**TASK INSTRUCTIONS:** Using the records below, repeat exactly the lines from the one holding "group | total" through the one holding "3.33 | o_state[1] |", both ends included, and no others.

————————

### src/rtl/upd_llr_user_scheduler_pkg.sv
// Shared definitions for the LLR user scheduler and the sender datapath:
// state codes, RE step per IQ read, and the sender rate legality rule.
package upd_llr_user_scheduler_pkg;

    // IDLE, USERSTART and USERSEND codes are also decoded by the sender.
    typedef enum logic [2:0] {
        ST_IDLE      = 3'd0,
        ST_LOAD      = 3'd1,
        ST_USERSTART = 3'd2,
        ST_WAITDATA  = 3'd3,
        ST_USERSEND  = 3'd4,
        ST_USERDONE  = 3'd5
    } state_e;

    // One IQ read strobe carries two REs.
    localparam int unsigned RE_STEP = 2;

    // The sender handles only non-zero, even rates.
    function automatic logic rate_legal(input logic [15:0] rate);
        return (rate != 16'd0) && !rate[0];
    endfunction

    // RE target rounded up to the next even count.
    function automatic logic [16:0] re_target(input logic [15:0] re_num);
        return {1'b0, re_num} + {16'd0, re_num[0]};
    endfunction

endpackage

### src/rtl/upd_llr_wdog.sv
// Stall watchdog: counts while running, reloads on activity, flags expiry.
// Ports: i_core_clk, i_rx_rstn, i_run, i_reload, o_expire. Built only with UPD_LLR_WDOG_EN.
`ifdef UPD_LLR_WDOG_EN
module upd_llr_wdog #(
    parameter int CYCLES = 4096
) (
    input  logic i_core_clk,
    input  logic i_rx_rstn,
    input  logic i_run,
    input  logic i_reload,
    output logic o_expire
);

    localparam int W = $clog2(CYCLES + 1);
    localparam logic [W-1:0] LAST = W'(CYCLES - 1);

    logic [W-1:0] cnt_q;
    logic [W-1:0] cnt_d;

    always_comb begin
        cnt_d = cnt_q;
        if (!i_run || i_reload) begin
            cnt_d = '0;
        end else if (cnt_q != LAST) begin
            cnt_d = cnt_q + 1'b1;
        end
    end

    assign o_expire = i_run && !i_reload && (cnt_q == LAST);

    always_ff @(posedge i_core_clk or negedge i_rx_rstn) begin
        if (!i_rx_rstn) begin
            cnt_q <= '0;
        end else begin
            cnt_q <= cnt_d;
        end
    end

endmodule
`endif

### src/rtl/upd_llr_user_scheduler.sv
// Per-user sequencer for the slow PHY-to-LLR sender: takes user descriptors,
// drives sender state/rate, gates sending on FIFO occupancy, counts REs.
// Ports: i_core_clk/i_rx_rstn; batch arm (i_batch_start) and descriptor
// handshake (i_user_valid/o_user_ready, i_user_re_num, i_user_rate,
// i_batch_last); FIFO flags and i_iq_rd_en from the sender; outputs o_state,
// o_user_iq_noise_rate, o_send_en, o_rx_fsm_rstn, o_user_done/o_user_skip,
// o_user_idx, o_batch_done, sticky o_err.
// Optional stall watchdog: define UPD_LLR_WDOG_EN.
module upd_llr_user_scheduler
    import upd_llr_user_scheduler_pkg::*;
#(
    parameter int NUM_USERS = 8
`ifdef UPD_LLR_WDOG_EN
    ,
    parameter int WDOG_CYCLES = 4096
`endif
) (
    input  logic                         i_core_clk,
    input  logic                         i_rx_rstn,
    input  logic                         i_batch_start,
    input  logic                         i_batch_last,
    input  logic                         i_user_valid,
    output logic                         o_user_ready,
    input  logic [15:0]                  i_user_re_num,
    input  logic [15:0]                  i_user_rate,
    input  logic                         i_iq_fifo_empty,
    input  logic                         i_noise_fifo_empty,
    input  logic                         i_iq_rd_en,
    output logic [2:0]                   o_state,
    output logic [15:0]                  o_user_iq_noise_rate,
    output logic                         o_send_en,
    output logic                         o_rx_fsm_rstn,
    output logic                         o_user_done,
    output logic                         o_user_skip,
    output logic [$clog2(NUM_USERS)-1:0] o_user_idx,
    output logic                         o_batch_done,
    output logic                         o_err
);

    localparam int IDX_W = $clog2(NUM_USERS);
    localparam logic [IDX_W-1:0] IDX_MAX = IDX_W'(NUM_USERS - 1);

    state_e             state_q, state_d;
    logic [15:0]        rate_q, rate_d;
    logic [16:0]        target_q, target_d;
    logic [16:0]        re_cnt_q, re_cnt_d;
    logic [IDX_W-1:0]   idx_q, idx_d;
    logic               err_q, err_d;
    logic               armed_q, armed_d;
    logic               last_q, last_d;
    logic               ovf_q, ovf_d;
    logic [1:0]         flush_q, flush_d;
    logic               user_done_q, user_done_d;
    logic               skip_q, skip_d;
    logic               batch_done_q, batch_done_d;
    logic               send_en_q, send_en_d;

    logic               hs;
    logic               fifo_ok;
    logic [16:0]        re_next;
    logic               wdog_expire;

    assign o_user_ready = (state_q == ST_IDLE) && armed_q;
    assign hs           = i_user_valid && o_user_ready;
    assign fifo_ok      = !i_iq_fifo_empty && !i_noise_fifo_empty;
    assign re_next      = re_cnt_q + 17'(RE_STEP);

`ifdef UPD_LLR_WDOG_EN
    logic enter_q;
    logic rx_rstn_q;
    logic wdog_run;

    assign wdog_run = ((state_q == ST_WAITDATA) || (state_q == ST_USERSEND))
                   && (flush_q == 2'd0);

    upd_llr_wdog #(
        .CYCLES   (WDOG_CYCLES)
    ) u_wdog (
        .i_core_clk (i_core_clk),
        .i_rx_rstn  (i_rx_rstn),
        .i_run      (wdog_run),
        .i_reload   (i_iq_rd_en || enter_q),
        .o_expire   (wdog_expire)
    );

    // enter_q reloads the watchdog on the first cycle of each new state.
    always_ff @(posedge i_core_clk or negedge i_rx_rstn) begin
        if (!i_rx_rstn) begin
            enter_q   <= 1'b0;
            rx_rstn_q <= 1'b1;
        end else begin
            enter_q   <= (state_d != state_q);
            rx_rstn_q <= (flush_d == 2'd0);
        end
    end

    assign o_rx_fsm_rstn = rx_rstn_q;
`else
    assign wdog_expire   = 1'b0;
    assign o_rx_fsm_rstn = 1'b1;
`endif

    always_comb begin
        state_d      = state_q;
        rate_d       = rate_q;
        target_d     = target_q;
        re_cnt_d     = re_cnt_q;
        idx_d        = idx_q;
        err_d        = err_q;
        armed_d      = armed_q;
        last_d       = last_q;
        ovf_d        = ovf_q;
        flush_d      = flush_q;
        user_done_d  = 1'b0;
        skip_d       = 1'b0;
        batch_done_d = 1'b0;

        if (flush_q != 2'd0) begin
            // Sender flush in progress; finish the user as skipped.
            flush_d = flush_q - 2'd1;
            if (flush_q == 2'd1) begin
                state_d     = ST_USERDONE;
                user_done_d = 1'b1;
                skip_d      = 1'b1;
            end
        end else begin
            unique case (state_q)
                ST_IDLE: begin
                    if (i_batch_start) begin
                        armed_d = 1'b1;
                        idx_d   = '0;
                        err_d   = 1'b0;
                        ovf_d   = 1'b0;
                    end
                    if (hs) begin
                        rate_d   = i_user_rate;
                        target_d = re_target(i_user_re_num);
                        last_d   = i_batch_last;
                        if (i_batch_last) armed_d = 1'b0;
                        // Index already saturated: this descriptor overflows.
                        if (ovf_q) err_d = 1'b1;
                        state_d  = ST_LOAD;
                    end
                end
                ST_LOAD: begin
                    re_cnt_d = '0;
                    if (!rate_legal(rate_q) || (target_q == 17'd0)) begin
                        if (!rate_legal(rate_q)) err_d = 1'b1;
                        state_d     = ST_USERDONE;
                        user_done_d = 1'b1;
                        skip_d      = 1'b1;
                    end else begin
                        state_d = ST_USERSTART;
                    end
                end
                ST_USERSTART: begin
                    re_cnt_d = '0;
                    state_d  = ST_WAITDATA;
                end
                ST_WAITDATA: begin
                    if (wdog_expire) begin
                        err_d   = 1'b1;
                        flush_d = 2'd2;
                    end else if (fifo_ok) begin
                        state_d = ST_USERSEND;
                    end
                end
                ST_USERSEND: begin
                    if (wdog_expire) begin
                        err_d   = 1'b1;
                        flush_d = 2'd2;
                    end else if (i_iq_rd_en) begin
                        re_cnt_d = re_next;
                        if (i_iq_fifo_empty) err_d = 1'b1;
                        if (re_next >= target_q) begin
                            state_d     = ST_USERDONE;
                            user_done_d = 1'b1;
                        end
                    end
                end
                ST_USERDONE: begin
                    state_d = ST_IDLE;
                    if (last_q) begin
                        batch_done_d = 1'b1;
                    end else if (idx_q == IDX_MAX) begin
                        ovf_d = 1'b1;
                    end else begin
                        idx_d = idx_q + 1'b1;
                    end
                end
                default: begin
                    state_d = ST_IDLE;
                end
            endcase
        end

        send_en_d = (state_d == ST_USERSEND) && fifo_ok && (flush_d == 2'd0);
    end

    always_ff @(posedge i_core_clk or negedge i_rx_rstn) begin
        if (!i_rx_rstn) begin
            state_q      <= ST_IDLE;
            rate_q       <= '0;
            target_q     <= '0;
            re_cnt_q     <= '0;
            idx_q        <= '0;
            err_q        <= 1'b0;
            armed_q      <= 1'b0;
            last_q       <= 1'b0;
            ovf_q        <= 1'b0;
            flush_q      <= '0;
            user_done_q  <= 1'b0;
            skip_q       <= 1'b0;
            batch_done_q <= 1'b0;
            send_en_q    <= 1'b0;
        end else begin
            state_q      <= state_d;
            rate_q       <= rate_d;
            target_q     <= target_d;
            re_cnt_q     <= re_cnt_d;
            idx_q        <= idx_d;
            err_q        <= err_d;
            armed_q      <= armed_d;
            last_q       <= last_d;
            ovf_q        <= ovf_d;
            flush_q      <= flush_d;
            user_done_q  <= user_done_d;
            skip_q       <= skip_d;
            batch_done_q <= batch_done_d;
            send_en_q    <= send_en_d;
        end
    end

    assign o_state              = state_q;
    assign o_user_iq_noise_rate = rate_q;
    assign o_send_en            = send_en_q;
    assign o_user_done          = user_done_q;
    assign o_user_skip          = skip_q;
    assign o_user_idx           = idx_q;
    assign o_batch_done         = batch_done_q;
    assign o_err                = err_q;

endmodule

### config.mk
export PLATFORM = sky130hd
export DESIGN_NAME = upd_llr_user_scheduler
export DESIGN_NICKNAME = d
export VERILOG_FILES = /design/src/rtl/upd_llr_user_scheduler_pkg.sv /design/src/rtl/upd_llr_wdog.sv /design/src/rtl/upd_llr_user_scheduler.sv
export SDC_FILE = /design/constraint.sdc
export NUM_CORES = 1
export LEC_CHECK = 0
export CORE_ASPECT_RATIO = 1.75
export CORE_MARGIN = 2
export CORE_UTILIZATION = 56
export CTS_CLUSTER_SIZE = 28
export DETAILED_ROUTE_END_ITERATION = 6
export PLACE_DENSITY_LB_ADDON = 0.25
export SYNTH_ARGS = -nofsm -noshare
export SYNTH_HDL_FRONTEND = slang
export SYNTH_SLANG_ARGS = --single-unit
### constraint.sdc
create_clock -name i_core_clk -period 7.5 [get_ports i_core_clk]
set_input_delay 1.5 -clock i_core_clk [delete_from_list [all_inputs] [get_ports i_core_clk]]
set_output_delay 1.5 -clock i_core_clk [all_outputs]
set_load 0.1 [all_outputs]
==> flow_metrics.tcl <==
set metrics [dict create \
    status "finished clean" \
    fin_tns_setup_ns 0 \
    fmax_ghz 0.245 \
    period_share_pct 54.5 \
    tightest_slew_ns 1.16 \
    slew_headroom_pct 22.2 \
    insertion_delay_ns 0.34 \
    synth.avg_cell_area_um2 9.45 \
    drc 0 \
    utilization_pct 72.7 \
    final-hold-violation-count 0 \
    holdCritPathClass "register to register" \
    cts_root_buf "clkbuf_16" \
    cts_tree "done" \
    placed_cell_area_mm2 0.00438 \
    path_clk_slew_ns 0.05 \
    ioPinCount 69 \
    preCtsSetupSlack_ns 3.79 \
    grt_max_degree 65 \
    hold_slack_ns 0.507 \
    cts_resized 0 \
    grt_use_total_pct 25.2 \
    synth_common_cells "64 x dfrtp_1, 38 x nand2_1, 32 x o21ai_0" \
    setup_viol 0 \
    cts_made_buffers 9 \
    synthFlopType "dfrtp_1" \
    start_util_pct 57.2 \
    skew_ns 0.00621 \
    gr-total-overflow 0 \
    grt_pass1_vias 3163 \
    synth-edff-count 0 \
    critical_path_class "register to output pin" \
    cts_setup_buffers 0 \
    grt_setup_unrepaired "false" \
    cts_hold_buf 0 \
    synth_top_area_share_pct 43.4 \
    gp_congestion 0.804 \
    coreArea_mm2 0.00644 \
    drv_slew 0 \
    post-route-min-period_ns 4.09 \
    worst_slack_ns 3.41 \
    worstHoldStart "re_cnt_q[16]" \
    fillers 514 \
    stdcell_count 539 \
    firstDrtPassIters 5 \
    stdcell_area_mm2 0.00468 \
    p_total_mw 1.94 \
    syn2layout_area_growth_pct 27.0 \
    min_path_cells 1 \
    worstHoldEndpoint "re_cnt_q[16]" \
    r2r_cells 10 \
    row_count 39 \
    cp_data_required_time_ns 6.00 \
    drive_above_1_share_pct 9.63 \
    dp.cells 523 \
    synth-seq-area-share_pct 43.4 \
    reg2reg_slack_ns 4.50 \
    crit_fanout 15 \
    synthTopCellsByArea "dfrtp_1 43%, ha_1 6.8%, xnor2_1 5.2%" \
    drv_cap 0 \
    cp-end-kind "output pin" \
    cp.arrival_ns 2.59 \
    vias_per_cell 5.71 \
    synthArstFlopShare_pct 100 \
    port_buffers 67 \
    synthesis.area_mm2 0.00369 \
    start_kind "register" \
    r2r_start "re_cnt_q[3]" \
    routedWlPerCell_um 15.2 \
    die_area_mm2 0.00728 \
    ys_types 46 \
    synthCells 390 \
    routed_wl_mm 8.18 \
    drt_iter0_markers 132 \
    hpwl_mm 6.11 \
    drtAntennaViolNets 0 \
    synth_nets 450 \
    htree_levels 3 \
    num-nets-final 512 \
    leakage_nw 2.01 \
    power.density_mw_per_mm2 415 \
    clock-sinks 64 \
    num_antenna_cells 0 \
    r2r-end "o_send_en" \
    yosys.area.top_type "dfrtp_1" \
    vdd_drop_max_uv 535 \
    grt_pass1_wl_mm 14.3 \
    clk_path_buf_depth 2 \
    dr_total_vias 3080 \
    die_w_um 65.3 \
    antenna_found_initial 0 \
    ys_ff_latch 64 \
    synth_most_common_cell "dfrtp_1" \
    ys_warn_count 0 \
    fp.dieH_um 111 \
]
logic make-up after synthesis:
kind of cell / after synthesis / share of synthesized area [%]
and+or+nand+nor: 131 / 18.3
muxes: 20 / 6.01
DFF: 64 / 43.4
buffers and inverters: 41 / 4.82
adders and majority gates: 20 / 6.79
AOI/OAI and AO/OA: 85 / 13.9
other: 1 / 0.102
xor gates and xnor gates: 28 / 6.65
where the power goes:
group | total [mW] | internal, mW | switching (mW)
combinational | 0.967 | 0.268 | 0.699
clock | 0.414 | 0.265 | 0.149
sequential | 0.564 | 0.458 | 0.106
total | 1.94 | 0.991 | 0.954
worst max path at each step:
| stage | end | cells after the start | slack, ns | startpoint |
|---|---|---|---|---|
| after global routing | o_user_ready | 3 | 3.33 | o_state[1] |
| after global placement | o_user_ready | 3 | 3.82 | o_state[1] |
| after detailed placement | o_user_ready | 3 | 3.79 | o_state[1] |
| after CTS | o_user_ready | 3 | 3.43 | o_state[1] |
| final | o_user_ready | 3 | 3.41 | o_state[1] |
| after floorplan | o_user_ready | 2 | 4.01 | o_state[1] |
cell type report:
| cell class | count | area, µm² | area share [%] |
|---|---|---|---|
| Clock buffer | 11 | 243 | 5.18 |
| Multi-Input combinational cell | 285 | 1920 | 40.9 |
| Sequential cell | 64 | 1600 | 34.2 |
| Tap cell | 82 | 103 | 2.19 |
| Clock inverter | 5 | 56.3 | 1.20 |
| Inverter | 24 | 90.1 | 1.92 |
| Timing Repair Buffer | 68 | 673 | 14.4 |
placed cells by master (no fill, tap or decap), drive strengths merged, types with 2 or more instances in the layout:
cell and n:
nand4 8, o31ai 6, or3 2, o21ai 32
xor2 6, a31oi 4, nor2 24, a41oi 2
ha 20, nor2b 4, nand2b 2, dfrtp 64
clkdlybuf4s50 66, clkinv 3, nor3 11, a21oi 24
nand3 17, mux2 17, a311oi 3, a22o 6
nand2 38, and2 3, or2 3, clkbuf 11
buf 2, xnor2 22, inv 24, and3 4
and4 4, mux2i 3, nor4 9
flip-flops by register name (all words and copies together) (netlist names):
name,cells
o_user_done,1
ovf_q,1
o_send_en,1
o_state,3
re_cnt_q,16
last_q,1
flush_q,2
o_user_iq_noise_rate,16
o_batch_done,1
armed_q,1
o_user_idx,3
o_err,1
target_q,16
o_user_skip,1
critical path, cell delays in order (launching register included):
cell and delay [ns]:
dfrtp_1 0.53, nor3_2 0.41, and2_1 0.18, clkdlybuf4s50_1 1.12
metal layers:
layer	track usage, %	vias to the layer above	part of all wire, %
li1	-	1509	-
met1	29.1	1479	40
met2	43.4	72	54
met3	5.45	20	3.6
met4	11.9	0	2.6
met5	0	-	0
Note: power is estimated with default switching activity, not from simulation.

————————

**EXPECTED ANSWER:**
group | total [mW] | internal, mW | switching (mW)
combinational | 0.967 | 0.268 | 0.699
clock | 0.414 | 0.265 | 0.149
sequential | 0.564 | 0.458 | 0.106
total | 1.94 | 0.991 | 0.954
worst max path at each step:
| stage | end | cells after the start | slack, ns | startpoint |
|---|---|---|---|---|
| after global routing | o_user_ready | 3 | 3.33 | o_state[1] |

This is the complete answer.